Le populisme est la tarte à la crème de l’analyse politique. Celle avec laquelle les bien-pensants entartent publiquement ceux qui les empêchent de ratiociner benoîtement entre eux. Populiste? Jean-Luc Mélenchon, qui a le culot et l’effronterie de répliquer qu’il «assume» [^2]. Mais aussi Eva Joly [^3]. J’en passe. Et des bien pires.
Ce qui est lassant (pour rester poli), avec les tartes à la crème dispensées par les journalistes politiques et les inévitables politologues convoqués pour donner un habillage savant à des analyses convenues, et du reste essentiellement idéologiques, c’est leur côté répétitif. A la fois contagieux et cycliques.
Car ce n’est pas la première fois que l’on se retrouve subitement à devoir faire face à une flopée de «populistes». Rappelez-vous, Bernard Tapie, Arlette Laguiller, Jean-Marie Le Pen… Aussi avant de devoir me répéter (le journalisme, comme la pédagogie, est parfois un art de la répétition), j’ai décidé de publier à nouveau sur ce blog un petit article que j’avais publié le 23 mai 2002 dans le numéro 702 de Politis et qui m’avait valu une invitation à débattre de cette question à l’université d’été de la LCR [^4]. Je m’y élevais contre la mode d’alors qui consistait à qualifier de « populistes » des mouvements que l’on disait auparavant d’extrême droite au prétexte que ces mouvements, anciens ou nouveaux, avaient changé. Cela ne me semblait «ni savant, ni judicieux» . Mais lisez plutôt:

Le populisme est de retour. Dans le vocabulaire médiatique surtout, comme l’atteste les manchettes des quotidiens : « L’Europe tourne à droite et redécouvre le populisme » ( Le Monde ). « Europe : le virus populiste » ( Libération ). « Pays-Bas : les populistes pourraient entrer au gouvernement » ( Le Figaro ). Etc. Heureuse trouvaille qui permet de réunir sous un même qualificatif – on n’ose parler de concept – la liste de Pim Fortuyn, le Front national de Jean-Marie Le Pen, le FPÖ de Jörg Haider, le Parti du peuple danois de Pia Kjaersgaard, l’Alliance nationale de Gianfranco Fini ou la Ligue du Nord d’Umberto Bossi, voire Silvio Berlusconi lui-même, le Vlaams Blok de Franck Vanhecke, ainsi qu’un grand nombre de mouvements qui fleurissent aux frontières de l’Union européenne, dans les pays de l’ancien bloc communiste mais aussi en Suisse ou en Norvège.

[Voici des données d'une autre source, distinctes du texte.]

## src/rtl/note_sequencer_pkg.sv

```systemverilog
`default_nettype none
// ============================================================================
// Module  : note_pkg
// Brief   : Shared constants for the note sequencer: lane codes, chart entry
//           field positions, terminator value and FSM state encoding.
// Revision: 1.0 - initial release
// ============================================================================
package note_pkg;

    localparam int ENTRY_W = 10;
    localparam int STEP_W  = 6;
    localparam int COUNT_W = 8;

    // Lane codes driven on key_address
    localparam logic [1:0] LANE_REST = 2'b00;
    localparam logic [1:0] LANE_DO   = 2'b01;
    localparam logic [1:0] LANE_RE   = 2'b10;
    localparam logic [1:0] LANE_MI   = 2'b11;

    // Chart entry field positions: [9:8] lane, [7:4] hold, [3:0] gap
    localparam int LANE_MSB = 9;
    localparam int LANE_LSB = 8;
    localparam int HOLD_MSB = 7;
    localparam int HOLD_LSB = 4;
    localparam int GAP_MSB  = 3;
    localparam int GAP_LSB  = 0;

    localparam logic [ENTRY_W-1:0] ENTRY_TERMINATOR = '0;

    // Sequencer state encoding
    localparam logic [2:0] ST_IDLE  = 3'd0;
    localparam logic [2:0] ST_LOAD  = 3'd1;
    localparam logic [2:0] ST_NOTE  = 3'd2;
    localparam logic [2:0] ST_GAP   = 3'd3;
    localparam logic [2:0] ST_DRAIN = 3'd4;
    localparam logic [2:0] ST_DONE  = 3'd5;

    // Packs a chart entry from its three fields
    function automatic logic [ENTRY_W-1:0] make_entry(input logic [1:0] lane,
                                                      input logic [3:0] hold,
                                                      input logic [3:0] gap);
        return {lane, hold, gap};
    endfunction

endpackage
`default_nettype wire

```

## src/rtl/note_sequencer_if.sv

```systemverilog
`default_nettype none
// ============================================================================
// Module  : note_sequencer_if
// Brief   : Control/display bundle between game control, the note sequencer
//           and the lane display calculator.
// Revision: 1.0 - initial release
// ============================================================================
interface note_sequencer_if;

    logic       tick;
    logic       start;
    logic       pause;
    logic       wren;
    logic [1:0] key_address;
    logic [5:0] step;
    logic       busy;
    logic       song_done;

    // Game-control side: drives timing and keys, observes the sequencer
    modport master (
        output tick, start, pause,
        input  wren, key_address, step, busy, song_done
    );

    // Sequencer side
    modport slave (
        input  tick, start, pause,
        output wren, key_address, step, busy, song_done
    );

endinterface
`default_nettype wire

```

## src/rtl/note_sequencer_chart_rom.sv

```systemverilog
`default_nettype none
// ============================================================================
// Module  : note_chart_rom
// Brief   : Combinational song chart, step index -> 10-bit chart entry.
//           A replacement chart can be supplied through TEST_CHART.
// Revision: 1.0 - initial release
// ============================================================================
module note_chart_rom
    import note_pkg::*;
#(
    parameter int                          CHART_DEPTH    = 64,
    parameter bit                          USE_TEST_CHART = 1'b0,
    parameter logic [CHART_DEPTH*ENTRY_W-1:0] TEST_CHART  = '0
)(
    input  wire logic [STEP_W-1:0]  i_addr,
    output logic      [ENTRY_W-1:0] o_entry
);

    if (USE_TEST_CHART) begin : g_test_chart
        // Externally supplied chart, entry n at bits [n*10 +: 10]
        always_comb begin
            o_entry = TEST_CHART[i_addr*ENTRY_W +: ENTRY_W];
        end
    end else begin : g_song_chart
        // Built-in song table; everything past the last note is a terminator
        always_comb begin
            o_entry = ENTRY_TERMINATOR;
            case (i_addr)
                6'd0:  o_entry = make_entry(LANE_MI, 4'd8, 4'd2);
                6'd1:  o_entry = make_entry(LANE_MI, 4'd8, 4'd2);
                6'd2:  o_entry = make_entry(LANE_RE, 4'd8, 4'd2);
                6'd3:  o_entry = make_entry(LANE_DO, 4'd8, 4'd2);
                6'd4:  o_entry = make_entry(LANE_DO, 4'd8, 4'd2);
                6'd5:  o_entry = make_entry(LANE_RE, 4'd8, 4'd2);
                6'd6:  o_entry = make_entry(LANE_MI, 4'd12, 4'd0);
                6'd7:  o_entry = make_entry(LANE_RE, 4'd4, 4'd2);
                6'd8:  o_entry = make_entry(LANE_RE, 4'd15, 4'd6);
                6'd9:  o_entry = make_entry(LANE_MI, 4'd8, 4'd2);
                6'd10: o_entry = make_entry(LANE_RE, 4'd8, 4'd2);
                6'd11: o_entry = make_entry(LANE_DO, 4'd15, 4'd8);
                default: o_entry = ENTRY_TERMINATOR;
            endcase
        end
    end

endmodule
`default_nettype wire

```

## src/rtl/note_sequencer.sv

```systemverilog
`default_nettype none
// ============================================================================
// Module  : note_sequencer
// Brief   : Steps through the song chart on the scroll tick, emitting lane
//           codes (note hold, rest gap) and a final drain of rest ticks.
// Revision: 1.0 - initial release
// ============================================================================
module note_sequencer
    import note_pkg::*;
#(
    parameter int                             CHART_DEPTH    = 64,
    parameter int                             DRAIN_TICKS    = 120,
    parameter bit                             USE_TEST_CHART = 1'b0,
    parameter logic [CHART_DEPTH*ENTRY_W-1:0] TEST_CHART     = '0
)(
    input  wire logic       clock,
    input  wire logic       resetn,
    note_sequencer_if.slave bus
);

    logic [2:0]         r_state;
    logic [COUNT_W-1:0] r_count;
    logic [STEP_W-1:0]  r_step;
    logic [1:0]         r_key;
    logic               r_wren;

    logic [ENTRY_W-1:0] w_entry;
    logic [1:0]         w_lane;
    logic [3:0]         w_hold;
    logic [3:0]         w_gap;
    logic               w_tick;
    logic               w_last;
    logic               w_expire;

    note_chart_rom #(
        .CHART_DEPTH    (CHART_DEPTH),
        .USE_TEST_CHART (USE_TEST_CHART),
        .TEST_CHART     (TEST_CHART)
    ) u_chart_rom (
        .i_addr  (r_step),
        .o_entry (w_entry)
    );

    // Step is stable through NOTE/GAP, so the ROM output is the live entry
    assign w_lane   = w_entry[LANE_MSB:LANE_LSB];
    assign w_hold   = (w_entry[HOLD_MSB:HOLD_LSB] == 4'd0) ? 4'd1 : w_entry[HOLD_MSB:HOLD_LSB];
    assign w_gap    = w_entry[GAP_MSB:GAP_LSB];
    assign w_tick   = bus.tick & ~bus.pause;
    assign w_last   = (r_step == STEP_W'(CHART_DEPTH - 1));
    assign w_expire = w_tick && (r_count == COUNT_W'(1));

    // Sequencer FSM with registered display outputs
    always_ff @(posedge clock or negedge resetn) begin
        if (!resetn) begin
            r_state <= ST_IDLE;
            r_count <= '0;
            r_step  <= '0;
            r_key   <= LANE_REST;
            r_wren  <= 1'b1;
        end else begin
            case (r_state)
                ST_IDLE, ST_DONE: begin
                    if (bus.start) begin
                        r_step  <= '0;
                        r_wren  <= 1'b0;
                        r_state <= ST_LOAD;
                    end
                end
                ST_LOAD: begin
                    // key_address holds through LOAD so back-to-back notes do not blink
                    if (w_entry == ENTRY_TERMINATOR) begin
                        r_count <= COUNT_W'(DRAIN_TICKS);
                        r_key   <= LANE_REST;
                        r_state <= ST_DRAIN;
                    end else begin
                        r_count <= COUNT_W'(w_hold);
                        r_key   <= w_lane;
                        r_state <= ST_NOTE;
                    end
                end
                ST_NOTE, ST_GAP: begin
                    if (w_expire) begin
                        if (r_state == ST_NOTE && w_gap != 4'd0) begin
                            r_count <= COUNT_W'(w_gap);
                            r_key   <= LANE_REST;
                            r_state <= ST_GAP;
                        end else if (w_last) begin
                            r_count <= COUNT_W'(DRAIN_TICKS);
                            r_key   <= LANE_REST;
                            r_state <= ST_DRAIN;
                        end else begin
                            r_step  <= r_step + STEP_W'(1);
                            r_state <= ST_LOAD;
                        end
                    end else if (w_tick) begin
                        r_count <= r_count - COUNT_W'(1);
                    end
                end
                ST_DRAIN: begin
                    if (w_expire) begin
                        r_key   <= LANE_REST;
                        r_wren  <= 1'b1;
                        r_state <= ST_DONE;
                    end else if (w_tick) begin
                        r_count <= r_count - COUNT_W'(1);
                    end
                end
                default: begin
                    r_state <= ST_IDLE;
                    r_key   <= LANE_REST;
                    r_wren  <= 1'b1;
                end
            endcase
        end
    end

    assign bus.wren        = r_wren;
    assign bus.key_address = r_key;
    assign bus.step        = r_step;
    assign bus.busy        = (r_state != ST_IDLE) && (r_state != ST_DONE);
    assign bus.song_done   = (r_state == ST_DONE);

endmodule
`default_nettype wire

```

## src/flat_wrapper.sv

```systemverilog
// flat-port wrapper written by rule: the top's interface ports become plain ports
module note_sequencer_flat import note_pkg::*;
#(
    parameter int                             CHART_DEPTH    = 64,
    parameter int                             DRAIN_TICKS    = 120,
    parameter bit                             USE_TEST_CHART = 1'b0,
    parameter logic [CHART_DEPTH*ENTRY_W-1:0] TEST_CHART     = '0
)
  (clock, resetn, bus_tick, bus_start, bus_pause, bus_wren, bus_key_address, bus_step, bus_busy, bus_song_done);
  note_sequencer_if bus_i ();
  input  wire logic clock;
  input  wire logic resetn;
  input wire logic [$bits(bus_i.tick)-1:0] bus_tick;
  input wire logic [$bits(bus_i.start)-1:0] bus_start;
  input wire logic [$bits(bus_i.pause)-1:0] bus_pause;
  output wire logic [$bits(bus_i.wren)-1:0] bus_wren;
  output wire logic [$bits(bus_i.key_address)-1:0] bus_key_address;
  output wire logic [$bits(bus_i.step)-1:0] bus_step;
  output wire logic [$bits(bus_i.busy)-1:0] bus_busy;
  output wire logic [$bits(bus_i.song_done)-1:0] bus_song_done;
  assign bus_i.tick = bus_tick;
  assign bus_i.start = bus_start;
  assign bus_i.pause = bus_pause;
  assign bus_wren = bus_i.wren;
  assign bus_key_address = bus_i.key_address;
  assign bus_step = bus_i.step;
  assign bus_busy = bus_i.busy;
  assign bus_song_done = bus_i.song_done;
  note_sequencer #(.CHART_DEPTH(CHART_DEPTH), .DRAIN_TICKS(DRAIN_TICKS), .USE_TEST_CHART(USE_TEST_CHART), .TEST_CHART(TEST_CHART)) u_core (.clock(clock), .resetn(resetn), .bus(bus_i));
endmodule
```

L’ennui c’est que le mot ne désigne rien de bien clair. « Le populisme n’est ni une idéologie, ni un programme ni un parti » , rappelle le président de l’Institut universitaire de Florence, Yves Mény ( Le Monde , 19-20 mai). Plus gênant encore, note le politologue Guy Hermet, auteur l’an dernier d’une vaste fresque consacrée aux Populismes dans le monde (Fayard), « le populisme est conciliable avec n’importe quelle orientation politique, n’importe quel régime politique » . Historiquement, le populisme, narodnichestvo , désigne le mouvement d’opposition des intellectuels russes au tsarisme dans la Russie des années 1850-1880. On ne saurait le classer à droite même si le socialiste Georges Plekhanov, qui en est issu, en a fait la critique après avoir découvert le marxisme. Plus près de nous, même s’il faut traverser l’Atlantique, l’homme fort du Venezuela, le commandant Hugo Chavez, est volontiers qualifié de populiste. Depuis le XVIIIe siècle, il existe dans notre pays une littérature populiste, dont L’Assommoir de Zola présente une forme très achevée, qui peint les milieux et les caractères populaires à travers leur propre langage.

D’un usage essentiellement péjoratif le terme « populiste » s’est néanmoins imposé depuis une dizaine d’année dans le registre polémique. Non sans effets pervers. Selon la définition du Larousse, le populisme désigne une « attitude politique qui vise à satisfaire les revendications immédiates du peuple, sans objectif à long terme » . Imagine-t-on, dans une démocratie c’est-à-dire un régime sous contrôle du suffrage populaire, un mouvement politique qui viserait à ne pas satisfaire les revendications immédiates du peuple ? Quel serait donc l’antonyme caché d’un mouvement populiste ? Technocratique ? Oligarchique ? Soumis aux intérêts financiers ?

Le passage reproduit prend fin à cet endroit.